Notation and conventions: I will use $\oplus$ for the "external direct sums" only. All the modules will be over a commutative ring with unity, $A$.
Problem: In the proof of one of the theorems that our professor presented in a lecture, he essentially used the following. Given a module $M$ and a submodule $N$ such that $M\cong N\oplus M$, it was claimed that $N = 0$. But why? Note that it's "$\cong$" and not "$=$". So, I attempted to craft a relevant lemma. This is what I came up with:
Let $\{N_i\}$ be modules of $M$ such that $\sum_i N_i\cong\oplus_i N_i$. Then $N_i$'s are independent.

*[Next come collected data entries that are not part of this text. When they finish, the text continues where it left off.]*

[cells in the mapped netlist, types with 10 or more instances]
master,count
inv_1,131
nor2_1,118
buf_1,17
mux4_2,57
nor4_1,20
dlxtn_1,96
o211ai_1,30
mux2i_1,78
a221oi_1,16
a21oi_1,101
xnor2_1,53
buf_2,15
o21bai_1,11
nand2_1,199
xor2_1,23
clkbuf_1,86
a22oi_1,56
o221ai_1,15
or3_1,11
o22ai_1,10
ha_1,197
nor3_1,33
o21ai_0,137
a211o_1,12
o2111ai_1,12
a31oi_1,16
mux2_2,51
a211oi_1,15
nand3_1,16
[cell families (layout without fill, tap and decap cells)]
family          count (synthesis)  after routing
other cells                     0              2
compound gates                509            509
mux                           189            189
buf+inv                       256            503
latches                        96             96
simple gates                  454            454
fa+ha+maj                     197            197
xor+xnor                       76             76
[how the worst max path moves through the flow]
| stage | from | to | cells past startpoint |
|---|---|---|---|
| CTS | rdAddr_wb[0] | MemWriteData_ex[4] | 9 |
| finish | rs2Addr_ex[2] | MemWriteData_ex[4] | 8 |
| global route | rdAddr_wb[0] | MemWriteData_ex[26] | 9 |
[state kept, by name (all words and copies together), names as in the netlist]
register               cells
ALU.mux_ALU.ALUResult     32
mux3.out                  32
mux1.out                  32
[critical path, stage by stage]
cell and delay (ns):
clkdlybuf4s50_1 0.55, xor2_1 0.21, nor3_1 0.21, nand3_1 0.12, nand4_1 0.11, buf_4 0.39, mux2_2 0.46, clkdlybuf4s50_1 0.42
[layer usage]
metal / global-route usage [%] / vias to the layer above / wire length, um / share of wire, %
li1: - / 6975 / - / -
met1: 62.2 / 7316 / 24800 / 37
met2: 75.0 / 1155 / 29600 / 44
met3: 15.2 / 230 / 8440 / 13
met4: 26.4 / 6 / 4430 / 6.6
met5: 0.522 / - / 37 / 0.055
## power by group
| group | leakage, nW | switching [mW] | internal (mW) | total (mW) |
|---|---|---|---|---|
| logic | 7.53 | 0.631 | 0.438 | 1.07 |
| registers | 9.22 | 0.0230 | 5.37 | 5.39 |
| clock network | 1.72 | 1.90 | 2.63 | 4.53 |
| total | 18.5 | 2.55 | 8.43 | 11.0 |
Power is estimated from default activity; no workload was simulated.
## flow/run.sh

```bash
#!/bin/bash
# OpenROAD 26Q1-2900-gdf79404cd8, Yosys 0.63+post, stock flow scripts
make -C /OpenROAD-flow-scripts/flow DESIGN_CONFIG=/design/flow/config.mk WORK_HOME=/design/flow/orfs finish
```

## flow/config.mk

```make
export PLATFORM = sky130hd
export DESIGN_NAME = ciclo_fetch
export DESIGN_NICKNAME = ciclo_fetch
export VERILOG_FILES = /design/flow/design.v
export SDC_FILE = /design/flow/constraint.sdc
export NUM_CORES = 4
export LEC_CHECK = 1
export CORE_UTILIZATION = 30
export SYNTH_HDL_FRONTEND = slang
```

## flow/constraint.sdc

```tcl
current_design ciclo_fetch

set clk_period 4.8
set clk_io_pct 0.2

create_clock -name clk0 -period $clk_period [get_ports {clk}]

set non_clock_inputs [all_inputs -no_clocks]
set_input_delay [expr $clk_period * $clk_io_pct] -clock clk0 $non_clock_inputs
set_output_delay [expr $clk_period * $clk_io_pct] -clock clk0 [all_outputs]
```

## flow/design.v

```verilog
`timescale 1ns/1ns
module adicion(
input [31:0] opIn,
input[31:0] opIn2,
output [31:0]opNext
);
assign opNext= opIn+ opIn2;
endmodule
`timescale 1ns/1ns
module ciclo_fetch(
input clk,
input rst_tb,
output [31:0] instruccion_fetch,
output [31:0] pc_plus4
);
wire [31:0] cable1,cable2;
program_counter inst1(
.clk_pc(clk),
.reset(rst_tb),
.pc_in(cable2),
.pc_out(cable1)
);
adicion inst2(
.opIn(cable1),
.opIn2(32'd4),
.opNext(cable2)
);
assign pc_plus4 = cable2;
memoria_instrucciones inst3(
.dir(cable1[7:0]),
.inst(instruccion_fetch)
);
endmodule
`timescale 1ns/1ns
module memoria_instrucciones(
	input [7:0] dir,
	output reg [31:0] inst
);
reg [7:0] memoria [0:255]; 
initial begin
    $readmemb("Binario (1).txt", memoria);
end
always @*
	begin
	inst = {memoria[dir], memoria[dir+1], memoria[dir+2], memoria[dir+3]};
	end
endmodule 
`timescale  1ns/1ns
module program_counter(
	input clk_pc,
	input reset,
	input [31:0]pc_in,
	output reg [31:0] pc_out
);
always @(posedge clk_pc or posedge reset)
	begin
		if(reset)
		begin
		pc_out = 32'b0;
		end
		else
		begin
		pc_out=pc_in;
		end
	end
endmodule
```

==> impl_metrics.csv <==
group,metric,value,unit
finish,layout-drive-gt1-share,7.065,%
flow_run,drv_cap,0,
placed_design,dp_slack,1.675,ns
finish,fin_area,0.001966,mm²
timing,clock.fmax,292.4,MHz
placed_design,placed_area,0.001857,mm²
clock_network,clock_path_buffers,2,
timing,layout_setup_ws,1.381,ns
detailed_routing,wl_met1,1.265,mm
clock_network,hold_buffers,0,
logic_synthesis,netlist_instances,146,
detailed_routing,top_layer,"met4",
clock_network,cts_setup_buffers,0,
flow_run,log.warning_count,25,
logic_synthesis,synth_seq_share,47.32,%
detailed_routing,num_antenna_cells,0,
finish,largest_reg_flops,30,
clock_network,clkTransAtPathRegs,0.06,ns
floorplanning,die-height,74.72,µm
finish,area_growth,23.90,%
timing,tns,0,ns
setup_path,reg2reg_from,"inst1.pc_out[2]",
logic_synthesis,synth.avg_cell_area,10.87,µm²
worst_hold_path,hp-class,"flip-flop to flip-flop",
setup_path,worstPathMaxFanout,8,
setup_path,cp-start-kind,"flip-flop",
timing,layout_min_cycle_time,3.419,ns
detailed_routing,dr_total_vias,1008,
worst_hold_path,hp-start,"inst1.pc_out[31]",
clock_network,htreeDepth,2,
detailed_routing,routed_via_density,3.969,
logic_synthesis,synth-edff-count,0,
global_routing,grt_pass1_vias,917,
floorplanning,die_area,0.005583,mm²
detailed_routing,antenna_left,0,
setup_path,crit_arrival,2.46,ns
global_routing,grt_max_degree,31,
logic_synthesis,ys.flop_type,"dfrtp_1",
global_routing,grt_overflow,0,
logic_synthesis,ys_ff,30,
clock_network,cts_sinks,30,
timing,finalCritPeriodShare,71.24,%
floorplanning,die_w,74.72,µm
setup_path,path_class,"flip-flop to primary output",
logic_synthesis,ys_cells,146,
floorplanning,fp_util,31.06,%
timing,rsz0062_at_grt,"false",
setup_path,worst_ep_required_time,3.84,ns
detailed_routing,met2_length,1.116,mm
setup_path,endpoint_kind,"primary output",
floorplanning,num_io_pins,66,
timing,slew_headroom,66.25,%
timing,fin_hold_ws,0.4825,ns
clock_network,cts_buffers,5,
clock_network,cts_tree,"yes",
timing,drv_slew,0,
detailed_routing,first_pass_iters,4,
floorplanning,num_rows,26,
global_routing,antenna_found_initial,0,
timing,hold_viol_final,0,
global_routing,grt_usage,10.41,%
logic_synthesis,ys_warn_count,0,
logic_synthesis,yosys_area,0.001587,mm²
floorplanning,core,0.005107,mm²
global_routing,grt_pass1_wl,4.298,mm
pwr,p_leak,0.0009393,µW
detailed_routing,routed_wirelength,2.647,mm
placed_design,port_buffers,31,
placed_design,dp_hpwl,1.960,mm
timing,setup_viol,0,
timing,skew,0.004775,ns
clock_network,root_buffer,"clkbuf_8",
logic_synthesis,post_synth_num_cell_types,20,
detailed_routing,wl_per_cell,10.42,µm
pwr,power_density,256.9,mW/mm²
finish,postLayoutCoreUtil,38.49,%
clock_network,clkLatencyLatePin,0.28,ns
timing,tightestPinTransition,0.5025,ns
detailed_routing,dr.first_iter.drc_count,77,
detailed_routing,remaining_drc_errors,0,
setup_path,cp-startpoint,"inst1.pc_out[2]",
finish,nFillCells,493,
detailed_routing,wl_met3,216,µm
pwr,ir_worst_vdd,93.81,µV
logic_synthesis,synthArstFlopShare,100.0,%
logic_synthesis,syn_area,0.001587,mm²
placed_design,gp_congestion,0.7592,
outcome,run_status,"finished, final reports clean",
clock_network,post_cts_resized,0,
cells in the mapped netlist (3+ instances only):
| library cell | number | area [µm²] |
|---|---|---|
| xor2_1 | 7 | 61.31 |
| nor2_1 | 4 | 15.01 |
| buf_4 | 34 | 255.2 |
| nand3_1 | 14 | 70.07 |
| inv_1 | 5 | 18.77 |
| nand2_1 | 6 | 22.52 |
| and3_1 | 3 | 18.77 |
| nand4_1 | 8 | 50.05 |
| xnor2_1 | 21 | 183.9 |
| dfrtp_1 | 30 | 750.7 |
cell usage in the layout (no fill, tap or decap), drive strengths merged:
master         count
and3               3
nand2              6
inv                5
conb              34
nor3               3
and2               2
dfrtp             30
bufinv             1
clkbuf             5
and4               1
buf                1
clkdlybuf4s50     31
xor2               7
clkinv             2
nand3             15
nand4              8
nor4               4
xnor2             21
ha                 1
nor2               4
cell families after synthesis:
family | after synthesis | share of synthesized area [%]
buffers and inverters | 40 | 17.51
adders and majority gates | 1 | 0.7885
xor gates and xnor gates | 28 | 15.46
and+or+nand+nor | 46 | 18.69
other | 1 | 0.2364
DFF | 30 | 47.32
per-layer routing:
layer	vias up	global-route usage, %
met2	46	13.91
met5	-	0
met4	0	1.468
li1	492	-
met3	6	4.071
met1	464	16.85
worst max-delay path, stage by stage, from the launching register on:
cell and delay (ns):
dfrtp_1 0.39, ha_1 0.21, nand3_1 0.22, nor4_4 0.44, nand4_1 0.18, xnor2_1 0.24, clkdlybuf4s50_1 0.50
stage by stage:
| stage | instances | power (µW) |
|---|---|---|
| 2_1_floorplan | 179 | 280.9 |
| 3_3_place_gp | 246 | 265.2 |
| 3_5_place_dp | 246 | 264.7 |
| 4_1_cts | 254 | 512.5 |
| 5_1_grt | 254 | 526.3 |
| 6_report | 254 | 504.9 |
final timing paths:
check | slack [ns] | end | depth (start not counted)
worst max-delay path | 1.38 | pc_plus4[28] | 6
worst min-delay path | 0.48 | inst1.pc_out[31] | 1
worst max register to register | 3.03 | inst1.pc_out[28] | 5
worst min register to register | 0.48 | inst1.pc_out[31] | 1
max in group asynchronous | 3.48 | inst1.pc_out[14] | 3
min in group asynchronous | 1.04 | inst1.pc_out[2] | 3
report_power, final:
| part | internal [µW] | switching [µW] | total, µW |
|---|---|---|---|
| Sequential | 253 | 0 | 253 |
| Clock | 152 | 93.0 | 245 |
| Combinational | 1.30 | 5.25 | 6.55 |
cell type report:
class	instances	area, µm²	area share, %
clock buffers	5	68.82	3.501
clock inverters	3	40.04	2.037
inverters	5	18.77	0.9548
multi-input cells	109	681.9	34.69
flip-flops and latches	30	750.7	38.19
well taps	70	87.58	4.456
repair buffers	32	317.8	16.17
No activity file was given, so power comes from the tool's default toggle rates.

(This would then imply that $N$ and $M$ are independent, and hence $N = 0$, for $M$ is the whole module.)
However, I am having trouble proving this. (I know that this can be proven because while surfing, I came across an uncannily similar problem in Dummit and Foote.)
Any help?
This is false. For instance, let $X$ be any nonzero module and let $M$ be an infinite direct sum of copies of $X$. If $N$ is one of the direct summands of $M$, then $M\cong M\oplus N$ (since if you remove one of the infinitely many copies of $X$ you still have the same number of them), but $N\neq 0$.
The correct statement is that if $M$ is the internal direct sum of $M$ and $N$, then $N=0$. That is, if the specific map $M\oplus N\to M$ given by $(m,n)\mapsto m+n$ is an isomorphism, then $N=0$.